File: test_extract.py

package info (click to toggle)
reuse 5.0.2-1
links: PTS, VCS
area: main
in suites: forky, sid, trixie
size: 2,316 kB
sloc: python: 9,646; makefile: 80; sh: 6; ansic: 5
file content (414 lines) | stat: -rw-r--r-- 12,151 bytes
# SPDX-FileCopyrightText: 2017 Free Software Foundation Europe e.V. <https://fsfe.org>
# SPDX-FileCopyrightText: 2022 Carmen Bianca Bakker <carmenbianca@fsfe.org>
# SPDX-FileCopyrightText: 2022 Florian Snow <florian@familysnow.net>
# SPDX-FileCopyrightText: 2022 Nico Rikken <nico.rikken@fsfe.org>
# SPDX-FileCopyrightText: 2022 Pietro Albini <pietro.albini@ferrous-systems.com>
# SPDX-FileCopyrightText: 2024 Rivos Inc.
# SPDX-FileCopyrightText: © 2020 Liferay, Inc. <https://liferay.com>
#
# SPDX-License-Identifier: GPL-3.0-or-later

"""Tests for reuse.extract"""

import os
from inspect import cleandoc
from io import BytesIO

import pytest
from boolean.boolean import ParseError

from reuse import _LICENSING, ReuseInfo
from reuse.extract import (
    decoded_text_from_binary,
    detect_line_endings,
    extract_reuse_info,
    filter_ignore_block,
)

# REUSE-IgnoreStart


def test_extract_expression():
    """Parse various expressions."""
    expressions = ["GPL-3.0+", "GPL-3.0 AND CC0-1.0", "nonsense"]
    for expression in expressions:
        result = extract_reuse_info(f"SPDX-License-Identifier: {expression}")
        assert result.spdx_expressions == {_LICENSING.parse(expression)}


def test_extract_expression_from_ascii_art_frame():
    """Parse an expression from an ASCII art frame"""
    result = extract_reuse_info(
        cleandoc(
            """
             /**********************************\\
             |*  SPDX-License-Identifier: MIT  *|
             \\**********************************/
            """
        )
    )
    assert result.spdx_expressions == {_LICENSING.parse("MIT")}


def test_extract_erroneous_expression():
    """Parse an incorrect expression."""
    expression = "SPDX-License-Identifier: GPL-3.0-or-later AND (MIT OR)"
    with pytest.raises(ParseError):
        extract_reuse_info(expression)


def test_extract_no_info():
    """Given a string without REUSE information, return an empty ReuseInfo
    object.
    """
    result = extract_reuse_info("")
    assert result == ReuseInfo()


def test_extract_tab():
    """A tag followed by a tab is also valid."""
    result = extract_reuse_info("SPDX-License-Identifier:\tMIT")
    assert result.spdx_expressions == {_LICENSING.parse("MIT")}


def test_extract_many_whitespace():
    """When a tag is followed by a lot of whitespace, the whitespace should be
    filtered out.
    """
    result = extract_reuse_info("SPDX-License-Identifier:    MIT")
    assert result.spdx_expressions == {_LICENSING.parse("MIT")}


def test_extract_bibtex_comment():
    """A special case for BibTex comments."""
    expression = "@Comment{SPDX-License-Identifier: GPL-3.0-or-later}"
    result = extract_reuse_info(expression)
    assert str(list(result.spdx_expressions)[0]) == "GPL-3.0-or-later"

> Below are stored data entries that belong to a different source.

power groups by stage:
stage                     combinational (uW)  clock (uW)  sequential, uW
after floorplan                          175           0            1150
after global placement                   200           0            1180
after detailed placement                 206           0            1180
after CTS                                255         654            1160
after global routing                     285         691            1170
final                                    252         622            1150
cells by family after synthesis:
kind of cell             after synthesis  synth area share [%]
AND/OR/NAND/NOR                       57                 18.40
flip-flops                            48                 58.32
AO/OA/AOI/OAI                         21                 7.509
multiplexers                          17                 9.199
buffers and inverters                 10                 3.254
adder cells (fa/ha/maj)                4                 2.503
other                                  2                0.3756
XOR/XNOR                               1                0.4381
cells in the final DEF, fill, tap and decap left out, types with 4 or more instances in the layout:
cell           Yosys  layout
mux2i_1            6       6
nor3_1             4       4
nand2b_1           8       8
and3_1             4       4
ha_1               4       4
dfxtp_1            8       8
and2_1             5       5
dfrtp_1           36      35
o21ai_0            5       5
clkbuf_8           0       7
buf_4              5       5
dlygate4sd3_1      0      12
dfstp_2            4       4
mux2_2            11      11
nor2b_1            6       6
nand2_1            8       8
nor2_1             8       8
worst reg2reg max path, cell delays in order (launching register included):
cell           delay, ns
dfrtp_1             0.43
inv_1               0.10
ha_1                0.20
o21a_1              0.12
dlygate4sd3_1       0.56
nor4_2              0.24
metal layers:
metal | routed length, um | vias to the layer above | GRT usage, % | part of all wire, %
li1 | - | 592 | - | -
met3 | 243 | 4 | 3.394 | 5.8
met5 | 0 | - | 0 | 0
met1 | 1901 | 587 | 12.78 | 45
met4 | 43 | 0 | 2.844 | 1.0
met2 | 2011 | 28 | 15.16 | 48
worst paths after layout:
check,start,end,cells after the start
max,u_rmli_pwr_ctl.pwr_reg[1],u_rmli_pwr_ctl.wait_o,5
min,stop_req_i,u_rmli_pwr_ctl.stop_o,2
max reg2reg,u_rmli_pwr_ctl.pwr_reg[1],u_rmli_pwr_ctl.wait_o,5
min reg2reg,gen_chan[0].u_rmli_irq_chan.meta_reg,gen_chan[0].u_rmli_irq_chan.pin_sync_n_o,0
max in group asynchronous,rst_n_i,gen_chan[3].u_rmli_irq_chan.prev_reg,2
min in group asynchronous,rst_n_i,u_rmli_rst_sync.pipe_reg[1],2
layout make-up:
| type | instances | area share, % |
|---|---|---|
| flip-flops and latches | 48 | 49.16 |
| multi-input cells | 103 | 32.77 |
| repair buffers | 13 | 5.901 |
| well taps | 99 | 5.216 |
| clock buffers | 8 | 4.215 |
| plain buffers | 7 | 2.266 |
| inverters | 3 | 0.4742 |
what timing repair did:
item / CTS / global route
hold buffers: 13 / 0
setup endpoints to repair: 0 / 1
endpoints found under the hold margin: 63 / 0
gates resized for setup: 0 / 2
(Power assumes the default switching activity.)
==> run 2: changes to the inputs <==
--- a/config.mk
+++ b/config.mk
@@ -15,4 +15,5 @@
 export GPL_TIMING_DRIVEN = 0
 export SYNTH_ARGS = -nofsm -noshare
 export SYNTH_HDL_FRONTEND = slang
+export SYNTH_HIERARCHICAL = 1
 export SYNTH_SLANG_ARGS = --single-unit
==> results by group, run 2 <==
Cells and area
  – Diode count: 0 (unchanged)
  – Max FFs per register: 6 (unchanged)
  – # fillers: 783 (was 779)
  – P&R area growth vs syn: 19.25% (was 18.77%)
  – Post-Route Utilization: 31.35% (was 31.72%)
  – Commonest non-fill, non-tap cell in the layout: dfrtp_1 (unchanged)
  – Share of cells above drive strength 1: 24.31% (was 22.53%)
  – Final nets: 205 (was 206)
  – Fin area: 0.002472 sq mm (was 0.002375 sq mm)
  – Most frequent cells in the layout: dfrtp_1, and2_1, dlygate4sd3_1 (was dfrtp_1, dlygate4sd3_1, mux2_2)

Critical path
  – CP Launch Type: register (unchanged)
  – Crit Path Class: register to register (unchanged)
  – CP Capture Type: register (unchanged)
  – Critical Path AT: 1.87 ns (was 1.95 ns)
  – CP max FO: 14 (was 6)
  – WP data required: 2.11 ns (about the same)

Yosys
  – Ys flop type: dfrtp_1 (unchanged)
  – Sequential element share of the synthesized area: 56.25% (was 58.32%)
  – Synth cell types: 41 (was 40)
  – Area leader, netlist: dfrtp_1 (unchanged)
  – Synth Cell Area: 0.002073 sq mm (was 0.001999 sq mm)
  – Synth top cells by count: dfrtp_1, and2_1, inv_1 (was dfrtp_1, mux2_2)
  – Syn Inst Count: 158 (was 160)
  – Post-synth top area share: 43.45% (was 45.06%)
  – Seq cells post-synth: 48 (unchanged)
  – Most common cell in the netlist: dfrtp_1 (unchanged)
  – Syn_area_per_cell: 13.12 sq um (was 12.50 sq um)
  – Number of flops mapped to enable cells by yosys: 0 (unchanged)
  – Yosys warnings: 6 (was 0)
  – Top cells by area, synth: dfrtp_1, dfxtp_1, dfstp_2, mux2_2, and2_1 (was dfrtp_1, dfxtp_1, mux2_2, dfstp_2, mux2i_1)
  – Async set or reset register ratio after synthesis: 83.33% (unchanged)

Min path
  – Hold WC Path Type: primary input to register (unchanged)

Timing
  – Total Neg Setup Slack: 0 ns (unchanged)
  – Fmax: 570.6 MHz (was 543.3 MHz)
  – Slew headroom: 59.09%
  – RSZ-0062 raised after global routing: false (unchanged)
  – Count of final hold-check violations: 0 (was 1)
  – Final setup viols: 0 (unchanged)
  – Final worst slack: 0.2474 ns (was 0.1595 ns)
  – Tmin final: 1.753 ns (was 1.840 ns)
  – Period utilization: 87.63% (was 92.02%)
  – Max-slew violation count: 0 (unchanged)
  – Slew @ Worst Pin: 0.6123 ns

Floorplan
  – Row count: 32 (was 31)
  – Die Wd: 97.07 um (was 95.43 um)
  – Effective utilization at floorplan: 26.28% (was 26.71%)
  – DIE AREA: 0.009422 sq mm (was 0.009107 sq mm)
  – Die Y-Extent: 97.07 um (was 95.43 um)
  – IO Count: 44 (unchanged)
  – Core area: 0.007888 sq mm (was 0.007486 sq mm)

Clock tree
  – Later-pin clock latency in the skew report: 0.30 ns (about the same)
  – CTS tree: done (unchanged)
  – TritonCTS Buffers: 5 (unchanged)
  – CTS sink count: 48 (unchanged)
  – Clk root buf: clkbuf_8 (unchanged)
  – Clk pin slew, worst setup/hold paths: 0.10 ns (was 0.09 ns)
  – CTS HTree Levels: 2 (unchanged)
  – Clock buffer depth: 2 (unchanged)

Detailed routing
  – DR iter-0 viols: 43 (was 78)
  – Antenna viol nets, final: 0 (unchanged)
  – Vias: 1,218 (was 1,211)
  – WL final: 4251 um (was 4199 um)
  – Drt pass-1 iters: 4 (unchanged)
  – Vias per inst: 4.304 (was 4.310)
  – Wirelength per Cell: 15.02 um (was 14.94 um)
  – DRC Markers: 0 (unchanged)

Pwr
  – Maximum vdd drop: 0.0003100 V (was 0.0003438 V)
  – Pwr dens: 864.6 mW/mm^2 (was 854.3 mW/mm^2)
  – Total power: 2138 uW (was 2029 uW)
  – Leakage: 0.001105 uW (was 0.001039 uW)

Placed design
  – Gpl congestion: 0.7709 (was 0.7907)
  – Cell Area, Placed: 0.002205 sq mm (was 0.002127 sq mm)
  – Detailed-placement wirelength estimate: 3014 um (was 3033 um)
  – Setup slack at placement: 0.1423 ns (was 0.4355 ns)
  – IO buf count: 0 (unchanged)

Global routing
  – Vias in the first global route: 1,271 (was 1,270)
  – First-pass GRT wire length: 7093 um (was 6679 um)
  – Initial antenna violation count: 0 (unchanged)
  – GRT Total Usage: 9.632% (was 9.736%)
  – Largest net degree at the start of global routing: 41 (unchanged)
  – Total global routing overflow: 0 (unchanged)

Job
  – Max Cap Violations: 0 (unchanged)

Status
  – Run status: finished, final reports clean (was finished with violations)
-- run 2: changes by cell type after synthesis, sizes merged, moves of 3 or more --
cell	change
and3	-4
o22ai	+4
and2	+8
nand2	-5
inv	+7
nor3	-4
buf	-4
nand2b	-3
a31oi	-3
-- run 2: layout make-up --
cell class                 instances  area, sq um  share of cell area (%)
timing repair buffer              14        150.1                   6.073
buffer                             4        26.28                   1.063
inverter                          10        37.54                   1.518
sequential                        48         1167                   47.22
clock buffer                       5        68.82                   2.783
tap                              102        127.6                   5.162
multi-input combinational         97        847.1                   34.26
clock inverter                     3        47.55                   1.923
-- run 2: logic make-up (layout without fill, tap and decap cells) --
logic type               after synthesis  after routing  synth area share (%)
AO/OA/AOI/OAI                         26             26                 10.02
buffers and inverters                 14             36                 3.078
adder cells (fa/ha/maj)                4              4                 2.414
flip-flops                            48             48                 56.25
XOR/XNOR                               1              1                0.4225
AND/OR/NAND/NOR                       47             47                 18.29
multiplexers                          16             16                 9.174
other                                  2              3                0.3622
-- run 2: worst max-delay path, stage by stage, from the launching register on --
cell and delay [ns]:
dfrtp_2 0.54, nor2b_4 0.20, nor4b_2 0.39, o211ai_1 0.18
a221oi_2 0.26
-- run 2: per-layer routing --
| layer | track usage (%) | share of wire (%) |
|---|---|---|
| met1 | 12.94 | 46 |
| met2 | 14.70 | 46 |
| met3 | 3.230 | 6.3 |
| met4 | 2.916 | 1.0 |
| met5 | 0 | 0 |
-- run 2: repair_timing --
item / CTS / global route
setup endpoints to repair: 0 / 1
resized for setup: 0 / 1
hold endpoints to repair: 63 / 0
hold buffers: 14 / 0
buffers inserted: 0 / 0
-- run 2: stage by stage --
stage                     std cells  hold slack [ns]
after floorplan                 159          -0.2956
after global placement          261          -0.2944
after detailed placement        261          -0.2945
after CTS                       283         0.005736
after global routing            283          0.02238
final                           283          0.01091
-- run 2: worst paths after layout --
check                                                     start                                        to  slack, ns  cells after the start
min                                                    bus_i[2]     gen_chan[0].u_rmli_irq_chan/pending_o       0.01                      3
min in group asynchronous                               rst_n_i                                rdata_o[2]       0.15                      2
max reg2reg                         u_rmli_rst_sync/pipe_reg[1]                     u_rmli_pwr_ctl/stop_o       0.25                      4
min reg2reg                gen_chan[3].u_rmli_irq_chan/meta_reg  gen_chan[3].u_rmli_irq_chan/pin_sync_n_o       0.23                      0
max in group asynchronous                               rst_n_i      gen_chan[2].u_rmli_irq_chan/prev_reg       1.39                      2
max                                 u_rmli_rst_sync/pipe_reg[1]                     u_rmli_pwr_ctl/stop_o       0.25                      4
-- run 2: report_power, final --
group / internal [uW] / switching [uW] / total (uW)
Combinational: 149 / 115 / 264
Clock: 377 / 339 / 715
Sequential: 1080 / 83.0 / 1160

def test_extract_copyright():
    """Given a file with copyright information, have it return that copyright
    information.
    """
    copyright_line = "SPDX-FileCopyrightText: 2019 Jane Doe"
    result = extract_reuse_info(copyright_line)
    assert result.copyright_lines == {copyright_line}


def test_extract_copyright_duplicate():
    """When a copyright line is duplicated, only yield one."""
    copyright_line = "SPDX-FileCopyrightText: 2019 Jane Doe"
    result = extract_reuse_info("\n".join((copyright_line, copyright_line)))
    assert result.copyright_lines == {copyright_line}


def test_extract_copyright_tab():
    """A tag followed by a tab is also valid."""
    copyright_line = "SPDX-FileCopyrightText:\t2019 Jane Doe"
    result = extract_reuse_info(copyright_line)
    assert result.copyright_lines == {copyright_line}


def test_extract_copyright_many_whitespace():
    """When a tag is followed by a lot of whitespace, that is also valid. The
    whitespace is not filtered out.
    """
    copyright_line = "SPDX-FileCopyrightText:    2019 Jane Doe"
    result = extract_reuse_info(copyright_line)
    assert result.copyright_lines == {copyright_line}


def test_extract_copyright_variations():
    """There are multiple ways to declare copyright. All should be detected."""
    text = cleandoc(
        """
        SPDX-FileCopyrightText: 2019 spdx
        SPDX-FileCopyrightText: (C) 2019 spdx-c
        SPDX-FileCopyrightText: © 2019 spdx-symbol
        SPDX-FileCopyrightText: Copyright (C) 2019 spdx-string-c
        SPDX-FileCopyrightText: Copyright © 2019 spdx-string-symbol
        Copyright 2019 string
        Copyright (C) 2019 string-c
        Copyright © 2019 string-symbol
        © 2019 symbol
        """
    )

    result = extract_reuse_info(text)
    lines = text.splitlines()
    for line in lines:
        assert line in result.copyright_lines
    assert len(lines) == len(result.copyright_lines)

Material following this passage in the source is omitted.